Fixed Deposits vs Public Provident Fund

Fixed Deposit Public Provident Fund
Tax-saving FDs come with a 5-year lock-in period. The minimum tenure is 15 years and can be extended in blocks.
Residents of India, corporates, HUFs, trusts, and NRIs can open an FD account. Only resident Indian individuals can open a PPF account.
There is no maximum investment limit. Maximum investment allowed is ₹1.5 lakh per financial year.
Interest rates typically range between 5.5% and 7.75% depending on the bank and tenure. Current interest rate is 7.1% per annum.
Loan facility is available against FD. Loan facility is available only after the 3rd financial year.
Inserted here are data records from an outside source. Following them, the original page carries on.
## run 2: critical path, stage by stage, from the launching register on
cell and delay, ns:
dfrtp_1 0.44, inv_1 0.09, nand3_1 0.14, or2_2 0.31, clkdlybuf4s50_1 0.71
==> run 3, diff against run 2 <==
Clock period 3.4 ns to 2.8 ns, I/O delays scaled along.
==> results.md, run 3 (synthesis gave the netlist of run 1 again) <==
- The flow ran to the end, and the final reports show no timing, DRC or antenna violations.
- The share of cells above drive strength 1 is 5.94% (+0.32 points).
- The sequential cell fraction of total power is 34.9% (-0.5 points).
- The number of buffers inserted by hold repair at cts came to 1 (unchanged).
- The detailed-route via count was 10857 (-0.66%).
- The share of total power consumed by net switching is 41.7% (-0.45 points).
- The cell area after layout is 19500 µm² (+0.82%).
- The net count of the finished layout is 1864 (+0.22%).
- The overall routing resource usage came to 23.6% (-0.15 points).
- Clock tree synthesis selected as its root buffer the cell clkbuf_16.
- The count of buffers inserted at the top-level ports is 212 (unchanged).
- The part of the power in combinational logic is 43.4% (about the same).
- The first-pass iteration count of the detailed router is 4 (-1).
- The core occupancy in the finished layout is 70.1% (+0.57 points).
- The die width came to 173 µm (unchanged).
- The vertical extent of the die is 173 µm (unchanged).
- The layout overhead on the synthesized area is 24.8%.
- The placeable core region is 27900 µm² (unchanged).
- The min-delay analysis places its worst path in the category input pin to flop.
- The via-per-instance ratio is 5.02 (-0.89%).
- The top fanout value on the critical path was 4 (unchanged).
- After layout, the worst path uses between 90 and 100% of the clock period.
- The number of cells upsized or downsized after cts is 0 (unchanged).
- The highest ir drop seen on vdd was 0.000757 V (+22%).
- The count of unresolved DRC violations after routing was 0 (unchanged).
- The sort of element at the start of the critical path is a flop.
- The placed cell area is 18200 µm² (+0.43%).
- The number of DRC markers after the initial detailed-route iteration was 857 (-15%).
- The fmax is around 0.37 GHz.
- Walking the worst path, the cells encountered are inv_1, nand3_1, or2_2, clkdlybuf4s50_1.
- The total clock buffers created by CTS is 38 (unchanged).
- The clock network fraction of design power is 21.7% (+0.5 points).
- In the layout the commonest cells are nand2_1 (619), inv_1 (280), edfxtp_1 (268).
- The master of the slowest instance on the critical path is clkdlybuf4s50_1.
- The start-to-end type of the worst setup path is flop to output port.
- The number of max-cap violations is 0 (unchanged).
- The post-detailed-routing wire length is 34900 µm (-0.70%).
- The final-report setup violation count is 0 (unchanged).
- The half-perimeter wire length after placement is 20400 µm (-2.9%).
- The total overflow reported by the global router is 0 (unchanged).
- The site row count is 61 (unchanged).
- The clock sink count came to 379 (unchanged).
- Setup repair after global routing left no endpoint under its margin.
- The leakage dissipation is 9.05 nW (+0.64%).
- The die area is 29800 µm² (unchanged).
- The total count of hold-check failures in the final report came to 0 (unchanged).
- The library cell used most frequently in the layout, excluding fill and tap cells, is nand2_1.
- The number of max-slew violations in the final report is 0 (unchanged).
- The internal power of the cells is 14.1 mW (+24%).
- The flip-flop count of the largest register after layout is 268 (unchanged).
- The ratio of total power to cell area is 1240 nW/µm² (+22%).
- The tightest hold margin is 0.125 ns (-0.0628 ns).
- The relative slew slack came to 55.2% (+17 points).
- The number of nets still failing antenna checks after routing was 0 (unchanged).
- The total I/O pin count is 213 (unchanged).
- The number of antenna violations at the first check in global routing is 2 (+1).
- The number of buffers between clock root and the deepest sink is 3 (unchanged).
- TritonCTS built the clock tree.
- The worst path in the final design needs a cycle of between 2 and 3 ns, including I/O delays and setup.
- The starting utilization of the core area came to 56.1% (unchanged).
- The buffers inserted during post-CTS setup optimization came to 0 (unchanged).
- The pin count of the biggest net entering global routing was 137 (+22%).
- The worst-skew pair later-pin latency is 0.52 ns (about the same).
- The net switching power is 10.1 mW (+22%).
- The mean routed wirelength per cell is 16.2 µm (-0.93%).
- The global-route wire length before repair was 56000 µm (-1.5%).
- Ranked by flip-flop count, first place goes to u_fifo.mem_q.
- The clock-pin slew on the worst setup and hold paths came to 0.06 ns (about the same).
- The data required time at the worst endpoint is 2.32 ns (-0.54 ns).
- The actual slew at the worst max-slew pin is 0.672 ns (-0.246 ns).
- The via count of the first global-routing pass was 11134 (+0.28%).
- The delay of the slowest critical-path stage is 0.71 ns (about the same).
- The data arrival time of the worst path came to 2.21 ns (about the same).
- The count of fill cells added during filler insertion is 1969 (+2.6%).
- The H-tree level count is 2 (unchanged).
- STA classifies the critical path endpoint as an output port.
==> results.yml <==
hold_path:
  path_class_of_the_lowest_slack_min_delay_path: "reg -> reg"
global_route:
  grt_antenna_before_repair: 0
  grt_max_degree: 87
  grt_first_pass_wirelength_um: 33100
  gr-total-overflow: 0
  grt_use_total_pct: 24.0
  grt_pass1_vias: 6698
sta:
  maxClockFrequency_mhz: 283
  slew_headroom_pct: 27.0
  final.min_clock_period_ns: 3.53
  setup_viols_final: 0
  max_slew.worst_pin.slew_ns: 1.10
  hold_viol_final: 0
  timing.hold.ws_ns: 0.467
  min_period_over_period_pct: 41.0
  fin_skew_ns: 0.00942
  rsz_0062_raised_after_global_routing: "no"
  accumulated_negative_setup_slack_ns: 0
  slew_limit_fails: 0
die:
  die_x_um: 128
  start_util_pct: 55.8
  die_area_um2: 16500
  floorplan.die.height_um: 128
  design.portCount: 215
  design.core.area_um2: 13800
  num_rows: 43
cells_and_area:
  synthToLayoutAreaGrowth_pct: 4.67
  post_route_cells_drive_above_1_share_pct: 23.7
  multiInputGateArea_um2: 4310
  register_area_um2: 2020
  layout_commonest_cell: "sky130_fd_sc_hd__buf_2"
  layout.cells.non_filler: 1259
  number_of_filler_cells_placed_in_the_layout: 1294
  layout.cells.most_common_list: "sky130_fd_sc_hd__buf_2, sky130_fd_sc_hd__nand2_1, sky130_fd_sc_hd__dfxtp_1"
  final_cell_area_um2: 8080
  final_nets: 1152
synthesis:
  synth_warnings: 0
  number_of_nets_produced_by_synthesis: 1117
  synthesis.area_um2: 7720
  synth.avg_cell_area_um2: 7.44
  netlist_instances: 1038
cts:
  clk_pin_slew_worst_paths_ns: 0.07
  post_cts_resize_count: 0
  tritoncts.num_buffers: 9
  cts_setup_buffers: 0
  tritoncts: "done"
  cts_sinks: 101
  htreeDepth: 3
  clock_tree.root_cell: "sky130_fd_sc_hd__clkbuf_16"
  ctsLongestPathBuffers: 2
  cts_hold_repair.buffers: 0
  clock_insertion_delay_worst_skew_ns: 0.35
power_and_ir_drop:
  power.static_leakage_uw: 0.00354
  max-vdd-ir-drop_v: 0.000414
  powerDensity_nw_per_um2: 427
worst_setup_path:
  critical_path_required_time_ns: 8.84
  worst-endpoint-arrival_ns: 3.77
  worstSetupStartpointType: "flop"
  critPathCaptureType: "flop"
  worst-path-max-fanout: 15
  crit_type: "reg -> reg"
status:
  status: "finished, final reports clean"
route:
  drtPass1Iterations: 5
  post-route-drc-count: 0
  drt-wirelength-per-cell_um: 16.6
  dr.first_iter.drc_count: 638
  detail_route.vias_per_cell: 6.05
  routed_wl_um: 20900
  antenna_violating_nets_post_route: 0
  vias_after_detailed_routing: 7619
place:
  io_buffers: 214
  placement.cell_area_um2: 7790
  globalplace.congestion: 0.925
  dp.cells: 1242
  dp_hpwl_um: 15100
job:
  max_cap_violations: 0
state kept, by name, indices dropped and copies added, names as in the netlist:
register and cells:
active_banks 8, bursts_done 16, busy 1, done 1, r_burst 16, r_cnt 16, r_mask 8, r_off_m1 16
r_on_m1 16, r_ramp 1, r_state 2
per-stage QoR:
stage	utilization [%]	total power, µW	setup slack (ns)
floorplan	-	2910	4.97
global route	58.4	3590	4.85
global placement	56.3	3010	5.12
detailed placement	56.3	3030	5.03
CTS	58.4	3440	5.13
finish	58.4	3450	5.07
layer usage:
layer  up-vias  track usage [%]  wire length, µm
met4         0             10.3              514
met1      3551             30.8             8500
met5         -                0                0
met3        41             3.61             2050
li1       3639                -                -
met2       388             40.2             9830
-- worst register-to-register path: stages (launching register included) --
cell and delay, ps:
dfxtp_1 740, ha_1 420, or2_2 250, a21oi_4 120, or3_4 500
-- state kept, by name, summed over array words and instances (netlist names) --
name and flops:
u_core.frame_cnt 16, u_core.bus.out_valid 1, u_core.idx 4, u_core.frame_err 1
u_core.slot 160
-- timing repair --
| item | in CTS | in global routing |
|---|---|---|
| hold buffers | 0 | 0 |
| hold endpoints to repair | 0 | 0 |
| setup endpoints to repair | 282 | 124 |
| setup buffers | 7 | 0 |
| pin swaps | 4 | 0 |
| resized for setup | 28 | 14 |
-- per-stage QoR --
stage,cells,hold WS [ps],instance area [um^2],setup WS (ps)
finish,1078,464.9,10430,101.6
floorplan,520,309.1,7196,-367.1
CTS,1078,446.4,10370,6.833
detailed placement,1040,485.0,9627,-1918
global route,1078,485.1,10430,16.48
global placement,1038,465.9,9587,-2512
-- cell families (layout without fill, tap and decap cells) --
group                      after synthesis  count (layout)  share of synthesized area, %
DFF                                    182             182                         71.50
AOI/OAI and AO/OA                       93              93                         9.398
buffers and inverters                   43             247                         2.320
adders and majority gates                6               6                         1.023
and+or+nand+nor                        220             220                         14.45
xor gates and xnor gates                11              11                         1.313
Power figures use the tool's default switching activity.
$ cat config.mk
export PLATFORM = sky130hd
export DESIGN_NAME = regfile_wb_scheduler
export DESIGN_NICKNAME = d
export VERILOG_FILES = /design/src/rtl/regfile_ctrl_pkg.sv /design/src/rtl/regfile_wb_scheduler_rr_arbiter.sv /design/src/rtl/regfile_wb_scheduler.sv
export SDC_FILE = /design/constraint.sdc
export NUM_CORES = 1
export LEC_CHECK = 0
export ABC_AREA = 1
export CORE_ASPECT_RATIO = 1.1
export CORE_MARGIN = 3
export CORE_UTILIZATION = 44
export DETAILED_ROUTE_END_ITERATION = 7
export PLACE_DENSITY = 0.85
export SYNTH_ARGS = -nofsm -noshare
export SYNTH_HDL_FRONTEND = slang
export SYNTH_SLANG_ARGS = --single-unit
$ cat constraint.sdc
create_clock -name clock -period 4.4 [get_ports clock]
set_clock_uncertainty 0.2 [all_clocks]
set_input_delay 0.44 -clock clock [delete_from_list [all_inputs] [get_ports clock]]
set_output_delay 0.44 -clock clock [all_outputs]
set_load 0.1 [all_outputs]
$ cat src/rtl/regfile_ctrl_pkg.sv
// Shared sizing constants for the register-file write-port controller.
package regfile_ctrl_pkg;

   localparam int unsigned REG_AW       = 3;
   localparam int unsigned REG_DW       = 16;
   localparam int unsigned NREGS        = 2 ** REG_AW;
   localparam int unsigned NREQ_DEFAULT = 3;
   // Pointer value after reset, so that requester 0 is searched first.
   localparam int unsigned RR_RESET_PTR = NREQ_DEFAULT - 1;

   // Width of a binary requester index for n requesters.
   function automatic int unsigned idx_width(input int unsigned n);
      return (n > 1) ? $clog2(n) : 1;
   endfunction

endpackage

$ cat src/rtl/regfile_wb_scheduler_rr_arbiter.sv
// Combinational round-robin arbiter: search starts at ptr+1 and wraps modulo N.
module rr_arbiter
   import regfile_ctrl_pkg::*;
#(
   parameter int unsigned N  = 3,
   parameter int unsigned IW = idx_width(N)
) (
   input  logic [N-1:0]  req,
   input  logic [IW-1:0] ptr,
   output logic [N-1:0]  gnt,
   output logic [IW-1:0] gnt_idx
);

   logic [IW-1:0] idx;

   // Walk candidates from lowest to highest priority; the last hit is the winner.
   always_comb begin
      gnt     = '0;
      gnt_idx = '0;
      idx     = '0;
      for (int k = int'(N); k >= 1; k--) begin
         idx = IW'((int'(ptr) + k) % int'(N));
         if (req[idx]) begin
            gnt     = N'(1) << idx;
            gnt_idx = idx;
         end
      end
   end

endmodule

$ cat src/rtl/regfile_wb_scheduler.sv
// Write-port scheduler: round-robin writeback arbitration, busy scoreboard,
// RAW stall and destination allocation for the 8x16 register file.
module regfile_wb_scheduler
   import regfile_ctrl_pkg::*;
#(
   parameter int unsigned NREQ = NREQ_DEFAULT,
   parameter int unsigned DW   = REG_DW,
   parameter int unsigned AW   = REG_AW
) (
   input  logic                 clock,
   input  logic                 reset,
   input  logic [NREQ-1:0]      req_valid,
   output logic [NREQ-1:0]      req_ready,
   input  logic [NREQ*AW-1:0]   req_dr,
   input  logic [NREQ*DW-1:0]   req_data,
   input  logic                 alloc_valid,
   input  logic [AW-1:0]        alloc_dr,
   output logic                 alloc_ready,
   input  logic [AW-1:0]        src1,
   input  logic [AW-1:0]        src2,
   input  logic                 use_src1,
   input  logic                 use_src2,
   output logic                 stall,
   output logic                 write_en,
   output logic [AW-1:0]        dr,
   output logic [DW-1:0]        Wrdata,
   output logic [(2**AW)-1:0]   busy,
   output logic                 orphan_err
);

   localparam int unsigned NR = 2 ** AW;
   localparam int unsigned IW = idx_width(NREQ);
   localparam logic [IW-1:0] PTR_RST = IW'(NREQ - 1);

   logic [IW-1:0] ptr;
   logic [IW-1:0] gnt_idx;
   logic          accept;
   logic          alloc_fire;
   logic [AW-1:0] win_dr;
   logic [DW-1:0] win_data;
   logic [NR-1:0] busy_next;

   rr_arbiter #(.N(NREQ), .IW(IW)) u_arb (
      .req     (req_valid),
      .ptr     (ptr),
      .gnt     (req_ready),
      .gnt_idx (gnt_idx)
   );

   // Winner payload, alloc handshake and RAW stall.
   always_comb begin
      accept      = |req_valid;
      win_dr      = req_dr[int'(gnt_idx)*AW +: AW];
      win_data    = req_data[int'(gnt_idx)*DW +: DW];
      alloc_ready = alloc_valid & ~busy[alloc_dr];
      alloc_fire  = alloc_valid & alloc_ready;
      stall       = (use_src1 & busy[src1]) | (use_src2 & busy[src2]);
   end

   // Scoreboard update: writeback clears, allocation sets.
   always_comb begin
      busy_next = busy;
      if (accept) begin
         busy_next[win_dr] = 1'b0;
      end
      if (alloc_fire) begin
         busy_next[alloc_dr] = 1'b1;
      end
   end

   // Write-port register, RR pointer, scoreboard and sticky orphan flag.
   always_ff @(posedge clock) begin
      if (reset) begin
         write_en   <= 1'b0;
         dr         <= '0;
         Wrdata     <= '0;
         ptr        <= PTR_RST;
         busy       <= '0;
         orphan_err <= 1'b0;
      end else begin
         busy <= busy_next;
         if (accept) begin
            write_en <= 1'b1;
            dr       <= win_dr;
            Wrdata   <= win_data;
            ptr      <= gnt_idx;
            if (!busy[win_dr]) begin
               orphan_err <= 1'b1;
            end
         end else begin
            write_en <= 1'b0;
         end
      end
   end

endmodule
[src/rtl/block_transfer_unit_pkg.sv]
// Shared types and constants for the LDM/STM block transfer sequencer.
package block_transfer_pkg;

  typedef enum logic [1:0] {
    S_IDLE,
    S_SETUP,
    S_XFER,
    S_FINISH
  } bt_state_t;

  // Addressing mode encodings as {P, U}.
  localparam logic [1:0] MODE_DA = 2'b00;
  localparam logic [1:0] MODE_IA = 2'b01;
  localparam logic [1:0] MODE_DB = 2'b10;
  localparam logic [1:0] MODE_IB = 2'b11;

  localparam int unsigned WORD_BYTES = 4;

  function automatic logic [4:0] popcount16(input logic [15:0] v);
    logic [4:0] c;
    c = '0;
    for (int unsigned i = 0; i < 16; i++) c = c + {4'b0000, v[i]};
    return c;
  endfunction

endpackage

[src/rtl/block_transfer_unit_lowest_set_bit16.sv]
// Priority encoder: index of the lowest set bit of a 16-bit vector.
module lowest_set_bit16 (
  input  logic [15:0] vec,
  output logic [3:0]  idx,
  output logic        valid
);

  always_comb begin
    idx   = '0;
    valid = 1'b0;
    for (int unsigned i = 0; i < 16; i++) begin
      if (!valid && vec[i]) begin
        idx   = 4'(i);
        valid = 1'b1;
      end
    end
  end

endmodule

[src/rtl/block_transfer_unit.sv]
// LDM/STM sequencer: one memory word access per listed register, ascending,
// followed by optional base writeback in FINISH.
module block_transfer_unit
  import block_transfer_pkg::*;
#(
  parameter int unsigned DATA_WIDTH = 32
) (
  input  logic                  clk,
  input  logic                  reset_n,
  input  logic                  start,
  input  logic                  is_load,
  input  logic                  write_back,
  input  logic                  pre_index,
  input  logic                  up,
  input  logic [15:0]           reg_list,
  input  logic [3:0]            base_reg_addr,
  input  logic [DATA_WIDTH-1:0] base_value,
  output logic                  busy,
  output logic                  done,
  output logic [3:0]            reg_read_addr,
  input  logic [DATA_WIDTH-1:0] reg_read_data,
  output logic                  reg_write_enable,
  output logic [3:0]            reg_write_addr,
  output logic [DATA_WIDTH-1:0] reg_write_data,
  output logic                  base_write_enable,
  output logic [3:0]            base_write_addr,
  output logic [DATA_WIDTH-1:0] base_write_data,
  output logic                  mem_req,
  output logic                  mem_write,
  output logic [DATA_WIDTH-1:0] mem_addr,
  output logic [DATA_WIDTH-1:0] mem_wdata,
  input  logic                  mem_ready,
  input  logic [DATA_WIDTH-1:0] mem_rdata
);

  bt_state_t             state;
  logic                  load_q, wb_q, pre_q, up_q;
  logic [15:0]           list_q, mask_q, next_mask;
  logic [3:0]            base_addr_q, cur_reg;
  logic                  cur_valid, base_we_next;
  logic [DATA_WIDTH-1:0] base_q, span, step, first_addr, final_base;
  logic [4:0]            cnt;

  lowest_set_bit16 u_lsb (
    .vec  (mask_q),
    .idx  (cur_reg),
    .valid(cur_valid)
  );

  always_comb begin
    cnt        = popcount16(list_q);
    step       = DATA_WIDTH'(WORD_BYTES);
    span       = DATA_WIDTH'(cnt) * step;
    final_base = up_q ? base_q + span : base_q - span;
    case ({pre_q, up_q})
      MODE_IA: first_addr = base_q;
      MODE_IB: first_addr = base_q + step;
      MODE_DA: first_addr = base_q - span + step;
      default: first_addr = base_q - span;
    endcase
    next_mask    = mask_q & (mask_q - 16'd1);
    // A loaded base value takes precedence over the writeback.
    base_we_next = wb_q && (cnt != 5'd0) && !(load_q && list_q[base_addr_q]);
  end

  // Store data passes straight from the register file read port.
  assign reg_read_addr = (state == S_XFER && !load_q) ? cur_reg : '0;
  assign mem_wdata     = (state == S_XFER && !load_q) ? reg_read_data : '0;

  always_ff @(posedge clk or negedge reset_n) begin
    if (!reset_n) begin
      state             <= S_IDLE;
      load_q            <= 1'b0;
      wb_q              <= 1'b0;
      pre_q             <= 1'b0;
      up_q              <= 1'b0;
      list_q            <= '0;
      mask_q            <= '0;
      base_addr_q       <= '0;
      base_q            <= '0;
      busy              <= 1'b0;
      done              <= 1'b0;
      reg_write_enable  <= 1'b0;
      reg_write_addr    <= '0;
      reg_write_data    <= '0;
      base_write_enable <= 1'b0;
      base_write_addr   <= '0;
      base_write_data   <= '0;
      mem_req           <= 1'b0;
      mem_write         <= 1'b0;
      mem_addr          <= '0;
    end else begin
      done              <= 1'b0;
      reg_write_enable  <= 1'b0;
      base_write_enable <= 1'b0;
      case (state)
        S_IDLE: begin
          if (start) begin
            load_q      <= is_load;
            wb_q        <= write_back;
            pre_q       <= pre_index;
            up_q        <= up;
            list_q      <= reg_list;
            base_addr_q <= base_reg_addr;
            base_q      <= base_value;
            busy        <= 1'b1;
            state       <= S_SETUP;
          end
        end
        S_SETUP: begin
          mask_q          <= list_q;
          base_write_addr <= base_addr_q;
          base_write_data <= final_base;
          if (cnt != 5'd0) begin
            state     <= S_XFER;
            mem_req   <= 1'b1;
            mem_write <= !load_q;
            mem_addr  <= first_addr;
          end else begin
            state <= S_FINISH;
            done  <= 1'b1;
          end
        end
        S_XFER: begin
          if (mem_ready && cur_valid) begin
            mask_q <= next_mask;
            if (load_q) begin
              reg_write_enable <= 1'b1;
              reg_write_addr   <= cur_reg;
              reg_write_data   <= mem_rdata;
            end
            if (next_mask == '0) begin
              state             <= S_FINISH;
              mem_req           <= 1'b0;
              mem_write         <= 1'b0;
              mem_addr          <= '0;
              done              <= 1'b1;
              base_write_enable <= base_we_next;
            end else begin
              mem_addr <= mem_addr + step;
            end
          end
        end
        S_FINISH: begin
          busy  <= 1'b0;
          state <= S_IDLE;
        end
        default: state <= S_IDLE;
      endcase
    end
  end

endmodule

[config.mk]
export PLATFORM = sky130hd
export DESIGN_NAME = block_transfer_unit
export DESIGN_NICKNAME = d
export VERILOG_FILES = /design/src/rtl/block_transfer_unit_pkg.sv /design/src/rtl/block_transfer_unit_lowest_set_bit16.sv /design/src/rtl/block_transfer_unit.sv
export SDC_FILE = /design/constraint.sdc
export NUM_CORES = 1
export LEC_CHECK = 0
export BUFFER_PORTS_ARGS = -buffer_cell sky130_fd_sc_hd__buf_2
export CORE_UTILIZATION = 57
export CTS_BUF_LIST = sky130_fd_sc_hd__clkbuf_2 sky130_fd_sc_hd__clkbuf_4 sky130_fd_sc_hd__clkbuf_8
export DETAILED_ROUTE_END_ITERATION = 10
export GPL_TIMING_DRIVEN = 0
export PLACE_DENSITY = 0.93
export SYNTH_ARGS = -nofsm -noshare
export SYNTH_HDL_FRONTEND = slang
export SYNTH_SLANG_ARGS = --single-unit
[constraint.sdc]
create_clock -name clk -period 8.7 [get_ports clk]
set_input_delay 1.74 -clock clk [delete_from_list [all_inputs] [get_ports clk]]
set_output_delay 1.74 -clock clk [all_outputs]
set_load 0.02 [all_outputs]
======== Word-level counts from Yosys, hierarchy flattened ========
Index checks and enable logic that the tools add are counted.
word-level totals
  logic and storage cells ................. 168
  flip-flop bits (word level) ............. 184
  output and inout port bits .............. 146
cells by class
  reductions and logical operators ........ 50
  bitwise gates (word level) .............. 1
  add/sub/neg operators ................... 21
  equal/unequal tests ..................... 9
  order comparisons ....................... 1
  muxes and demuxes ....................... 66
operator list
  cell                   number
  $mux 32                5
  $add 32x3->32 const B  3
  $pmux 32 s3            1
  $pmux 32 s2            1
  $add 5x1->5            11
  $mux 4                 9
  $mux 1                 33
  $add 32x7->32          1
  $pmux 16 s2            1
  $sub 32x7->32          1
  $logic_and 1x1->1      20
  $logic_not 1->1        17
  $and 16x16->16         1
  $logic_not 16->1       1
  $mux 16                1
  $sub 16x1->16 const B  1
  $mux 3                 4
  $mux 2                 5
  $reduce_and 3->1       3
  $pmux 1 s2             4
  $pmux 2 s4             1
  $eq 2x2->1 const B     3
  $reduce_and 2->1       3
  $add 4x1->5            1
  other kinds (12)       17

======== Longest topological paths before layout ========
  depth in word-level cells ............... 49
  depth in mapped cells ................... 25
  mapped depth without buffers ............ 23

======== Modules after synthesis ========
Synthesis repeated with hierarchy kept, for this count alone.
second synthesis, totals
  cell total of the unflattened synthesis .. 1443
  area, all modules ....................... 12569.6 µm²
modules (own cells, without submodules)
  module               cells an instance  instances  area an instance (µm²)
  block_transfer_unit  1413               1          12385.6
  lowest_set_bit16     30                 1          183.9

======== Worst setup path before layout ========
No wires, ideal clock.
  path type ............................... reg-to-reg
  start point ............................. reg list_q[11]
  end point ............................... reg mem_addr[30]
  cell stages (with the launch flop) ...... 24
  setup slack ............................. 2485 ps
  library setup time ...................... 87 ps
  data required time ...................... 8613 ps
  data arrival time ....................... 6128 ps
  period minus slack after synthesis ...... 6215 ps
  path through ............................ dfrtp_1 fa_1 inv_1 fa_1 inv_1 fa_1 inv_1 fa_1 inv_1 ha_1 inv_1 fa_1 xor2_1 inv_1 ha_1 buf_2 nand2b_1 a211oi_1 o31a_1 o221ai_1 nor4_1 nand4b_1 or3_1 o211ai_1
on the way
  longest elaborated chain between the ends .. 10
  elaborated cells on any way between the ends .. 13
ends and longest elaborated chain
  what                        line                                                  source
  start: declaration          block_transfer_unit.sv:38                             logic [15:0] list_q, mask_q, next_mask;
  start signal: assignment    block_transfer_unit.sv:103                            list_q <= reg_list;
  $add 5x1->5 * (5 in a row)  block_transfer_unit_pkg.sv:22                         for (int unsigned i = 0; i < 16; i++) c = c + {4'b0000, v[i]};
  $sub 32x7->32               block_transfer_unit.sv:58, block_transfer_unit.sv:59
  $add 32x3->32               block_transfer_unit.sv:58                             MODE_DA: first_addr = base_q - span + step;
  $pmux 32 s3                 block_transfer_unit.sv:55                             case ({pre_q, up_q})
  $mux 32                     block_transfer_unit.sv:114                            if (cnt != 5'd0) begin
  $pmux 32 s2                 block_transfer_unit.sv:96                             case (state)
  end signal: assignment      block_transfer_unit.sv:118                            mem_addr <= first_addr;
  end signal: assignment      block_transfer_unit.sv:140                            mem_addr <= mem_addr + step;
  end: declaration            block_transfer_unit.sv:30                             output logic [DATA_WIDTH-1:0] mem_addr,
Every way passes the cells marked *; elsewhere a longest branch is shown, timed or not. The select of a mux whose other input is x is not followed.
A chain may end at the register's enable or synchronous reset.

======== Worst setup path after layout ========
Same ends and word-level chain as after synthesis.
When Should You Choose FD vs PPF?

If your goal is short-term stability or you may need access to your money, a Fixed Deposit works better. It offers flexibility in tenure and relatively easy liquidity, making it suitable for planned expenses or parking surplus funds.

On the other hand, if you are building a long-term corpus, especially for retirement, PPF is more suitable. The 15-year lock-in may feel restrictive, but it enforces discipline and allows your money to compound tax-free over time.

Liquidity and Risk Perspective

Both FD and PPF are considered safe instruments, but they differ significantly in terms of access to funds. Fixed Deposits are relatively liquid. You can withdraw prematurely, although it may come with a small penalty. This makes FDs useful when flexibility matters.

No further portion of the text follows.